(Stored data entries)
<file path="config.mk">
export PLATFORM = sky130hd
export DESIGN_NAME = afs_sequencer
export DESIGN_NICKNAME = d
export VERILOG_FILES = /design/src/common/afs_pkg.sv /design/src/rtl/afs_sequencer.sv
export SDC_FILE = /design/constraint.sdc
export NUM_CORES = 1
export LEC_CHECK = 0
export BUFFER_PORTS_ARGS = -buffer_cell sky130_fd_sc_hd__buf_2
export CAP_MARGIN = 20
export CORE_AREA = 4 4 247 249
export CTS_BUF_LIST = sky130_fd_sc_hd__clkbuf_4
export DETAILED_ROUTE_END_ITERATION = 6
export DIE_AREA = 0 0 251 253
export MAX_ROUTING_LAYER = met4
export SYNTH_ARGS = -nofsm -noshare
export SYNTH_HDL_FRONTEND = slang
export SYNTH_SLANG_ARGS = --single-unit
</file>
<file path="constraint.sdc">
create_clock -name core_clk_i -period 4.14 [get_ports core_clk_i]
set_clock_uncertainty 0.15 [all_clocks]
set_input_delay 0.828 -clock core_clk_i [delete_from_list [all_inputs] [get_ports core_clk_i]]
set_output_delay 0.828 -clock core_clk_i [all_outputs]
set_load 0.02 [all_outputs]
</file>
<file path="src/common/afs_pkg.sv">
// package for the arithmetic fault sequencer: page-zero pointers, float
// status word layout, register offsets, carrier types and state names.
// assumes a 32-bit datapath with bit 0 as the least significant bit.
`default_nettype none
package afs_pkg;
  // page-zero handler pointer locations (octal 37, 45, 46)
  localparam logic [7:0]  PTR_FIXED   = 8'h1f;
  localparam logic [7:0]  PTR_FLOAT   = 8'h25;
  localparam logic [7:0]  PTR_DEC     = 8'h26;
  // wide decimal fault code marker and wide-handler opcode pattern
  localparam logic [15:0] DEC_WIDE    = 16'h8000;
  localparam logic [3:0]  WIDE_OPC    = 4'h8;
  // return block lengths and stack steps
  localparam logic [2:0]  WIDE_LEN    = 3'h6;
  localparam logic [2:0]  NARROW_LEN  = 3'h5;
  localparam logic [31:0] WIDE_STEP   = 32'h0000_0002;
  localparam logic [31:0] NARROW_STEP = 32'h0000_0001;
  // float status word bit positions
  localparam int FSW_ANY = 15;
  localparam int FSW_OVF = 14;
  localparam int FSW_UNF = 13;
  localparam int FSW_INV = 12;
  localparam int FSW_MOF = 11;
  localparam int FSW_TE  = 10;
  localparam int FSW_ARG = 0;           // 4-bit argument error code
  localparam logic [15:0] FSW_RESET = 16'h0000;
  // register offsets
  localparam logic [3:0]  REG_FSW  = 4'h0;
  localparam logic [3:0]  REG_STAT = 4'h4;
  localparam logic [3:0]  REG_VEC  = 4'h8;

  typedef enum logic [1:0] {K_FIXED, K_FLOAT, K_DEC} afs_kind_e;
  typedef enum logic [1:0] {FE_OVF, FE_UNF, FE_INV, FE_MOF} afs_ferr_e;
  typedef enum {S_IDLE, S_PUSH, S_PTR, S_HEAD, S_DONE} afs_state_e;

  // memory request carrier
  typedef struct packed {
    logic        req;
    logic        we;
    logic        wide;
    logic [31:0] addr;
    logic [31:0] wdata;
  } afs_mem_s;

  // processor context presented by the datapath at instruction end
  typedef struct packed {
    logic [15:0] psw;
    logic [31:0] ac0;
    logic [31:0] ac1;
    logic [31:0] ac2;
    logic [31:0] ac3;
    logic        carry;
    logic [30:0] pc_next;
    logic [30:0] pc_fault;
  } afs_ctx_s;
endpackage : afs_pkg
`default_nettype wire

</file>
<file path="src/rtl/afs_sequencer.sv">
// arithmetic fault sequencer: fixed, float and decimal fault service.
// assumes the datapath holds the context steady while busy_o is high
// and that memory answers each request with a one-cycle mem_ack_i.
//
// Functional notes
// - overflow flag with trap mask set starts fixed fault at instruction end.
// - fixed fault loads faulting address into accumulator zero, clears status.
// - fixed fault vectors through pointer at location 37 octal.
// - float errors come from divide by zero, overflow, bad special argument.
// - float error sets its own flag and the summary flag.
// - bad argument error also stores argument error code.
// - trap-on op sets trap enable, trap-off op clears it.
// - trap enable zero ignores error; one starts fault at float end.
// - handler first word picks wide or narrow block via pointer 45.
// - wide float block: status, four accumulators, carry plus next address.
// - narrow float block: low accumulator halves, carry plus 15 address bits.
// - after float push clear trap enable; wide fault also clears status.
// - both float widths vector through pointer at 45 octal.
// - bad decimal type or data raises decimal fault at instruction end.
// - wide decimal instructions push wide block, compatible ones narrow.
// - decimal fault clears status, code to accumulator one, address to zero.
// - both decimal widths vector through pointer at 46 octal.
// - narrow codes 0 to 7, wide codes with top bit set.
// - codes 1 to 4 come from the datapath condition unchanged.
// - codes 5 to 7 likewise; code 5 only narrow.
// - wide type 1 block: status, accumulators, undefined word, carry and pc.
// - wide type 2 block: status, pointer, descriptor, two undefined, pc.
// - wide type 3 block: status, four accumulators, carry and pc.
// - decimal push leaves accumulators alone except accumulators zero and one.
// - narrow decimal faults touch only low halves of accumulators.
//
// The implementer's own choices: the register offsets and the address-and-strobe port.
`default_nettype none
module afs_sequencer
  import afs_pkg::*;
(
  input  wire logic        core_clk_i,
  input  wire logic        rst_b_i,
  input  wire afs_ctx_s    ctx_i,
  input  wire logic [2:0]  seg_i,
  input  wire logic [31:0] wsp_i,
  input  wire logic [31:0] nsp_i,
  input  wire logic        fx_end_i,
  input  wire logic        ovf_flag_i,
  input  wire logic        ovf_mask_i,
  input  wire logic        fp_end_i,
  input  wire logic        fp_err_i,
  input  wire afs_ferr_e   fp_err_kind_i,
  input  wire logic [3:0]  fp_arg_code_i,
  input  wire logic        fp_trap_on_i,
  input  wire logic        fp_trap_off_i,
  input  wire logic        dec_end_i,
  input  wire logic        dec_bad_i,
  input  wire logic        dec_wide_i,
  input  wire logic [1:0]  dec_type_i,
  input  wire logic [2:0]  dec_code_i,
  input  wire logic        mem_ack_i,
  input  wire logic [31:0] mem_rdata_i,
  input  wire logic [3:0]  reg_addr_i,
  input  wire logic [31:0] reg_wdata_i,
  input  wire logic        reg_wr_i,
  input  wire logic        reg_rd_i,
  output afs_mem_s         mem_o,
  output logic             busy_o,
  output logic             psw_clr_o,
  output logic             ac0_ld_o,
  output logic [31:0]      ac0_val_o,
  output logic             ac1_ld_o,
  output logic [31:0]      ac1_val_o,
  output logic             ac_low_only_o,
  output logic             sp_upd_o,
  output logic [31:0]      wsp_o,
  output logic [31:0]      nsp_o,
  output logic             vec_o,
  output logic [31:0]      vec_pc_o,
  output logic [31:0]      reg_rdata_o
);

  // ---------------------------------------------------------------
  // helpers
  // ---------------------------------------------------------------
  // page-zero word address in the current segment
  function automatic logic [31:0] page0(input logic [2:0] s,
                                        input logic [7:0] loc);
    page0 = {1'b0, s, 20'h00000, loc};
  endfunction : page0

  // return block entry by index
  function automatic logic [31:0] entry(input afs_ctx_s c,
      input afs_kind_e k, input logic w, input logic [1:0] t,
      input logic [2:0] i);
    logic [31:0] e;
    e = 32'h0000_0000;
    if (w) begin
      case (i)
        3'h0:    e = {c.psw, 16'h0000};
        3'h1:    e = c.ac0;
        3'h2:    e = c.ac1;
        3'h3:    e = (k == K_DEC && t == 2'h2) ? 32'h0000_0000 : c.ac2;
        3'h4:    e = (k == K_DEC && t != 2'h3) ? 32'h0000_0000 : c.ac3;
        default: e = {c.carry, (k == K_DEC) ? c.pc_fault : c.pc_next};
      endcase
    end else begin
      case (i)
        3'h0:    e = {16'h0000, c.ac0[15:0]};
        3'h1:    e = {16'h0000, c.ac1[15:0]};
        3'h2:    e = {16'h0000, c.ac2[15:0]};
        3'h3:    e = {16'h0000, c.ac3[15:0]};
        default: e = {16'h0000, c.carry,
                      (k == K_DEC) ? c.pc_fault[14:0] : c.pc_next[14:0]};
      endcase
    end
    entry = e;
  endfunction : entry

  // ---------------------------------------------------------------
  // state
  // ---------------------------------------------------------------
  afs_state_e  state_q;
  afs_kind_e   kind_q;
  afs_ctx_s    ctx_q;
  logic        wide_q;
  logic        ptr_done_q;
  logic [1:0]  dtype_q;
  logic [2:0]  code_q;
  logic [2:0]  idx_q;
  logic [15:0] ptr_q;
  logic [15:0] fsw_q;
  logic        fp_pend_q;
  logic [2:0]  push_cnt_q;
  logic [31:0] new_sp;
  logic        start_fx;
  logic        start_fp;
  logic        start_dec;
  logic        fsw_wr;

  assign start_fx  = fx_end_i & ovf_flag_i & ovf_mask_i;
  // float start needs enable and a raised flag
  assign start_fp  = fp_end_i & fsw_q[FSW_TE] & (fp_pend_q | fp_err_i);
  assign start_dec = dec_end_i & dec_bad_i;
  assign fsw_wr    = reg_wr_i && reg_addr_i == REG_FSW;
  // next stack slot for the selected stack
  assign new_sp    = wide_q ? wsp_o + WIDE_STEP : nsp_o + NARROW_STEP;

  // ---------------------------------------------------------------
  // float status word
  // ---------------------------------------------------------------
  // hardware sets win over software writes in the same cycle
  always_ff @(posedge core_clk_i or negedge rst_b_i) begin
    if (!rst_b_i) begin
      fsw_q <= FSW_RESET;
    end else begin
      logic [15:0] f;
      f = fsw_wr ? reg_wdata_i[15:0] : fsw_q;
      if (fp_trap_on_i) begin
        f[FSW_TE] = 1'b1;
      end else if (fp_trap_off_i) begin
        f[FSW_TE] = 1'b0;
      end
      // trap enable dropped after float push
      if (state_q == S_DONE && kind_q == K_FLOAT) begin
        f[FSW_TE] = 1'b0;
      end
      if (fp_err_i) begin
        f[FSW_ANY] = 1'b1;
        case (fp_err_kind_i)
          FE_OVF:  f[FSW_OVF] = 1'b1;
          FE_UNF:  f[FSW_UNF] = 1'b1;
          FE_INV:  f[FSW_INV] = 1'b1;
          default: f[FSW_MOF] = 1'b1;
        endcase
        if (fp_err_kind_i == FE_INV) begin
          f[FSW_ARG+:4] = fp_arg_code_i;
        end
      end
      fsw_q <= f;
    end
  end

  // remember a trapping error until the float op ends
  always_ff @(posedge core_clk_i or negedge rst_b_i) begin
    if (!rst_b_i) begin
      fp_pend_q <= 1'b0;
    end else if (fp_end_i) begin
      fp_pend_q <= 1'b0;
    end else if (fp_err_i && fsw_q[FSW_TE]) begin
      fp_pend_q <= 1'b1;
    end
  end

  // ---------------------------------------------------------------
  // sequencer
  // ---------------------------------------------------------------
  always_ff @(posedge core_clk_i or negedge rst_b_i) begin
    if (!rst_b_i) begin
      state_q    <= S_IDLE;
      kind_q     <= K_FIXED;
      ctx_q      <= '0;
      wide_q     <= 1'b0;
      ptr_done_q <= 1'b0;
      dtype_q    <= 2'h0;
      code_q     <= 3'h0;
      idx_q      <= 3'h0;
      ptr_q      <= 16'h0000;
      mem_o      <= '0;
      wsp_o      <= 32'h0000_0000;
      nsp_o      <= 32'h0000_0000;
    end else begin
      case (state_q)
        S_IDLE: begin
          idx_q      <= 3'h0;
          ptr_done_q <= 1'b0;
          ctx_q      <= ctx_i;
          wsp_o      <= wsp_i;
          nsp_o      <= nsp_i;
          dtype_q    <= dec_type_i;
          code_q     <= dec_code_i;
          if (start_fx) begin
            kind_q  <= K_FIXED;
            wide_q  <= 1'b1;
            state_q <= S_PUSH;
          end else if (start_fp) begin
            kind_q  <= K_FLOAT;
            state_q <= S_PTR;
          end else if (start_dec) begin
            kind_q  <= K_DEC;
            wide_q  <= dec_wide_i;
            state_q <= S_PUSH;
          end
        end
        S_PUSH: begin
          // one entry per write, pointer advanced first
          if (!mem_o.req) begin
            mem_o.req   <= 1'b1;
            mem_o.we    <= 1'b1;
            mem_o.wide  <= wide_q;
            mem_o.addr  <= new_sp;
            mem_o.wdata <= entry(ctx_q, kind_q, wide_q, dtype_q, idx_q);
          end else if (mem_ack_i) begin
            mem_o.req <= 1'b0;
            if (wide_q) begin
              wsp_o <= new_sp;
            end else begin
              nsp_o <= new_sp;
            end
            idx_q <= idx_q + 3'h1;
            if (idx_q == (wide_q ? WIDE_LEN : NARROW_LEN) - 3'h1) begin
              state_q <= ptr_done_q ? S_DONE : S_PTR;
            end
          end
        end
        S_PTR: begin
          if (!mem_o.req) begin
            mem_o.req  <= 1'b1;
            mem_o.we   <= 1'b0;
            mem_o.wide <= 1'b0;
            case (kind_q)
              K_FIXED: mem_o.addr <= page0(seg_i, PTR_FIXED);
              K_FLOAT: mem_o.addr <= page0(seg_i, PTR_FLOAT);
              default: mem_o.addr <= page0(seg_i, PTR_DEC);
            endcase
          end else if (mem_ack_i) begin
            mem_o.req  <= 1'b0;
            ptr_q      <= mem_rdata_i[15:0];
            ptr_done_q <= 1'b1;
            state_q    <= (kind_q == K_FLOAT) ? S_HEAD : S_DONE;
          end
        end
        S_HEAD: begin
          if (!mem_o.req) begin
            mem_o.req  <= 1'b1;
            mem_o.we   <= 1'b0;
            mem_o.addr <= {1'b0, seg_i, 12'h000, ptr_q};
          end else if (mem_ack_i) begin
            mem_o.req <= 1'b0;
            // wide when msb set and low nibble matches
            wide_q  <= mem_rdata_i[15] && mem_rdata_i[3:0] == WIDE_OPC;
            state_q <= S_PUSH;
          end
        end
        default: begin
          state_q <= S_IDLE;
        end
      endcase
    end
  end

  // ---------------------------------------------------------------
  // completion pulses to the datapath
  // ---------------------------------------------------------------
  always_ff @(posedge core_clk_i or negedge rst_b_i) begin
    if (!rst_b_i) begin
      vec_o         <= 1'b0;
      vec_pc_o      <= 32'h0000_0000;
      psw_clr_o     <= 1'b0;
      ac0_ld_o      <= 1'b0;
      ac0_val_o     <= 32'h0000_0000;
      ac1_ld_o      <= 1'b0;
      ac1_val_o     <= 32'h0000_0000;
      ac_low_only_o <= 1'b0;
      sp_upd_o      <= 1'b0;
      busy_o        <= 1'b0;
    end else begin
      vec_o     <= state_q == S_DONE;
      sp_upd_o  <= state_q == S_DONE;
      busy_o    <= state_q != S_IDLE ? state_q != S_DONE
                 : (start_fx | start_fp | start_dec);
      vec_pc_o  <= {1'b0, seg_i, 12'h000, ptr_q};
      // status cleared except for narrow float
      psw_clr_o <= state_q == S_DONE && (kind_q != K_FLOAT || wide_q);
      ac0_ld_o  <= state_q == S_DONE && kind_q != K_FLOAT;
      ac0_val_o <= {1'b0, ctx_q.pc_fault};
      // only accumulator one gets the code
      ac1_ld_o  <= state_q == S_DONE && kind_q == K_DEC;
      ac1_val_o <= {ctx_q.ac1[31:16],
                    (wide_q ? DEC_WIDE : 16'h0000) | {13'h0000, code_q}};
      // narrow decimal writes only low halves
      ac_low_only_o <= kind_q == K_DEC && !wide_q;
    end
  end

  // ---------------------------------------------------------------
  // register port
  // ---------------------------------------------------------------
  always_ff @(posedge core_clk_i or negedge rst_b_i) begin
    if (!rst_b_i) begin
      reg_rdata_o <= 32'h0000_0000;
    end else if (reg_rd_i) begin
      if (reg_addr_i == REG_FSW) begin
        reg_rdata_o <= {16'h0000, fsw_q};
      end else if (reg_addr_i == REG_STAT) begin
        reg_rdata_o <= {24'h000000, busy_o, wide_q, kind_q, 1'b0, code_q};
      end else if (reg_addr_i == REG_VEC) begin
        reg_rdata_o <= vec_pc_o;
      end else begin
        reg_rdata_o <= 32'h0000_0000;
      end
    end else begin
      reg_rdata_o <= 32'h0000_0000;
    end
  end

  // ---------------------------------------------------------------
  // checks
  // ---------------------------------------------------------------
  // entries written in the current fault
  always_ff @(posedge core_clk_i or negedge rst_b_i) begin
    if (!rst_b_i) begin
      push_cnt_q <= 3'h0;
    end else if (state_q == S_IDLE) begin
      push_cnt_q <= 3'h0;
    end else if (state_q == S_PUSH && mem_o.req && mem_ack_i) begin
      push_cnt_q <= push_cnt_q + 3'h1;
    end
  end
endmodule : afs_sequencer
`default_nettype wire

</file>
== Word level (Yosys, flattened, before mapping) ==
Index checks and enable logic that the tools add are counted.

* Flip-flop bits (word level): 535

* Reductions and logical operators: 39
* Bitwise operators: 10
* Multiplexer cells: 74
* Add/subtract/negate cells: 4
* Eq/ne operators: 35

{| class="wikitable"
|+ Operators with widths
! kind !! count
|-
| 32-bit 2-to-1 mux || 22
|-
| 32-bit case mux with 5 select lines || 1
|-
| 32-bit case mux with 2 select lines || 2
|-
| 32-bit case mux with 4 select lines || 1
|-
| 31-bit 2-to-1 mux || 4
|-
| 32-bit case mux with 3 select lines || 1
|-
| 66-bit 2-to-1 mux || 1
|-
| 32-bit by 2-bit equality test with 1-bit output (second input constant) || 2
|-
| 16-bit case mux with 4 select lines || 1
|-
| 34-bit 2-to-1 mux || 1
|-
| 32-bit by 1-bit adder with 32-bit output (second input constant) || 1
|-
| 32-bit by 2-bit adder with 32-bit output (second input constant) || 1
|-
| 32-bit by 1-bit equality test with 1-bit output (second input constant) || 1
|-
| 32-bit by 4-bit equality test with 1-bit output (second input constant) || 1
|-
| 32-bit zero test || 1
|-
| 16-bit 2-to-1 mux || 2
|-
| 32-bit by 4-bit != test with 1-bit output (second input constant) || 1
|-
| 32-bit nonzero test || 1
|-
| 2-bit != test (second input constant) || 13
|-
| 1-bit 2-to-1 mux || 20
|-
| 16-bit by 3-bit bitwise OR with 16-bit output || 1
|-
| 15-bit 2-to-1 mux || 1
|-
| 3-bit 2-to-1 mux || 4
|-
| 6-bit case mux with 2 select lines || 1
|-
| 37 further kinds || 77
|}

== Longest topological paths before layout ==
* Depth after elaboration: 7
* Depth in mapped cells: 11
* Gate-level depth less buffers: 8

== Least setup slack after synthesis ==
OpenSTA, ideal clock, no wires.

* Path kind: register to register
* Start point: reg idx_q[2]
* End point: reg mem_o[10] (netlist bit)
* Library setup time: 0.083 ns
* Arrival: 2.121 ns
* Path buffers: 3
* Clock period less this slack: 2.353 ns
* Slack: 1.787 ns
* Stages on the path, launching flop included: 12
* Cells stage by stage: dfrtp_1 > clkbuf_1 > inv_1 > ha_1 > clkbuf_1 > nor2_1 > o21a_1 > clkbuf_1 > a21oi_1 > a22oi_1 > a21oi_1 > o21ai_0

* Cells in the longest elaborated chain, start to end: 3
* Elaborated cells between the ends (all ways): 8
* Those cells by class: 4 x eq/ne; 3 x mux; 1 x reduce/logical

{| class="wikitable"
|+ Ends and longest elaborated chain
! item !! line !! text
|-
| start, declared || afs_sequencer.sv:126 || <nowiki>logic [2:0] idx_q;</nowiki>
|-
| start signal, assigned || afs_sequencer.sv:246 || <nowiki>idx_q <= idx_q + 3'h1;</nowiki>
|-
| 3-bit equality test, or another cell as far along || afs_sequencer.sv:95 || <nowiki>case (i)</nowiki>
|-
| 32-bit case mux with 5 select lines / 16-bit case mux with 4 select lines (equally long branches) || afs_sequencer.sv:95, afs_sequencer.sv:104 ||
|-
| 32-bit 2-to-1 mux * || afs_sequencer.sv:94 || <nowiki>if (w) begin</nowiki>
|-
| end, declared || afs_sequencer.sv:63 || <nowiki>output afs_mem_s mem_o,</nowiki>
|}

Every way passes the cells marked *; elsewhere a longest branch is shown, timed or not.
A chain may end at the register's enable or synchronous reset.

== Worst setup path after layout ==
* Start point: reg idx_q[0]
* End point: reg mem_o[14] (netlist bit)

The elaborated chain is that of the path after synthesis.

Exercise: Could you set down, exactly as written, the lines above between the one holding "endpackage : afs_pkg" and the one holding "zero, clears status.", inclusive, and nothing more?

Answer to this problem:
endpackage : afs_pkg
`default_nettype wire

</file>
<file path="src/rtl/afs_sequencer.sv">
// arithmetic fault sequencer: fixed, float and decimal fault service.
// assumes the datapath holds the context steady while busy_o is high
// and that memory answers each request with a one-cycle mem_ack_i.
//
// Functional notes
// - overflow flag with trap mask set starts fixed fault at instruction end.
// - fixed fault loads faulting address into accumulator zero, clears status.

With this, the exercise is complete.